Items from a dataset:

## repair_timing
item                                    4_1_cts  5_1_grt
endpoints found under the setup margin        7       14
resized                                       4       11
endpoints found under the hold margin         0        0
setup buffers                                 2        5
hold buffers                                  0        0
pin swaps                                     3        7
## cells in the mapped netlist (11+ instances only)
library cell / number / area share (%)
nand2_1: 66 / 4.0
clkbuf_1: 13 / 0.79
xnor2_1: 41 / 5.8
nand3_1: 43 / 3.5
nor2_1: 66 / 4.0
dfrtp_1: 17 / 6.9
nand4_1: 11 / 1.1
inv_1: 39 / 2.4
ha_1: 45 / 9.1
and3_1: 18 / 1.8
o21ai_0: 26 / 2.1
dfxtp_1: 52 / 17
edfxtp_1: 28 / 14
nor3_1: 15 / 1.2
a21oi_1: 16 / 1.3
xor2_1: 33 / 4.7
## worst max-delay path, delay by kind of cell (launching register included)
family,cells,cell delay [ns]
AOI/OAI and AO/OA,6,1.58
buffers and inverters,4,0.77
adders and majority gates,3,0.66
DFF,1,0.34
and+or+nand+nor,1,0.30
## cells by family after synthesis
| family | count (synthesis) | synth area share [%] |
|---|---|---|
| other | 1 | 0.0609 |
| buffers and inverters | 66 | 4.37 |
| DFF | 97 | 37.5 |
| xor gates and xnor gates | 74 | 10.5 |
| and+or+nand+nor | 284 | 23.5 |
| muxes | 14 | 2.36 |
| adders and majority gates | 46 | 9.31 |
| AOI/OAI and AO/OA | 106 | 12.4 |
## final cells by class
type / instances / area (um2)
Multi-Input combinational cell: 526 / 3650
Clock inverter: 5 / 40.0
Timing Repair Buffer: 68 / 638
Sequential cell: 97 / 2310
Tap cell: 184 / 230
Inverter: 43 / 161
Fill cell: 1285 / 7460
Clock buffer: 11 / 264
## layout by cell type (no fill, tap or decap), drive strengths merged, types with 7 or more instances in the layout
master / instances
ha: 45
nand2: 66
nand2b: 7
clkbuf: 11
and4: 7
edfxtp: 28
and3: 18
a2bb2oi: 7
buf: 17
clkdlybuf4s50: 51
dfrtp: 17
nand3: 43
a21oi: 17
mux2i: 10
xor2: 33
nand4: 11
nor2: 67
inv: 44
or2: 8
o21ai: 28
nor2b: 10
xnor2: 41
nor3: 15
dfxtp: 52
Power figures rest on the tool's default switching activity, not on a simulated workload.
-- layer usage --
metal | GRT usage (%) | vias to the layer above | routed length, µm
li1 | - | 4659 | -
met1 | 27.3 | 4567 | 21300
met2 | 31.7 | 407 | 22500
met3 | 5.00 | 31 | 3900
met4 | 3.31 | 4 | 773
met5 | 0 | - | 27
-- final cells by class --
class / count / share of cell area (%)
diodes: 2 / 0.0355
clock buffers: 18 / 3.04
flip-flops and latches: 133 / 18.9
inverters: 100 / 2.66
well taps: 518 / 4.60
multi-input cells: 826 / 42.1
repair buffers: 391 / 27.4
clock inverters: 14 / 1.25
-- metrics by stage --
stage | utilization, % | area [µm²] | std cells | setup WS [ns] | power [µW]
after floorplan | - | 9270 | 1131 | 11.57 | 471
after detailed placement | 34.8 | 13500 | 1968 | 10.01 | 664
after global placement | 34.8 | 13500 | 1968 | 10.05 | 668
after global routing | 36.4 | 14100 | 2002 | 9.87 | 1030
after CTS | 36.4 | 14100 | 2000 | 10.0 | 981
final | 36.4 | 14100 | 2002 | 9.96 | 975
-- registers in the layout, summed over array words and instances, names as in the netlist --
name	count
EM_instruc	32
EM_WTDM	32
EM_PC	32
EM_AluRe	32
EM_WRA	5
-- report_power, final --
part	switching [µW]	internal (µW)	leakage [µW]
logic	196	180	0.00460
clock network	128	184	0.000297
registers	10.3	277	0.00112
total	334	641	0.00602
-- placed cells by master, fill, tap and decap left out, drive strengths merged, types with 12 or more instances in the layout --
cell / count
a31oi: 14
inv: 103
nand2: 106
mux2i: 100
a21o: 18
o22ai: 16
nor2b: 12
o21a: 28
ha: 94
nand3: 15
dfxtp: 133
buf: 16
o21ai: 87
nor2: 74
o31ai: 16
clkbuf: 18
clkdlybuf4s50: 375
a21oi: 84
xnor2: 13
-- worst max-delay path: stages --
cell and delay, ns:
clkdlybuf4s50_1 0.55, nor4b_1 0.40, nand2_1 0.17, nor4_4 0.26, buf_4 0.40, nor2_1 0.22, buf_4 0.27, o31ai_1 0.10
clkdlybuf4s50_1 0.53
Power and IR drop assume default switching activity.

> EXERCISE DETAILS
Every line above in which the word "synthesis" occurs needs to be copied.

> THE ANSWER
## cells by family after synthesis
| family | count (synthesis) | synth area share [%] |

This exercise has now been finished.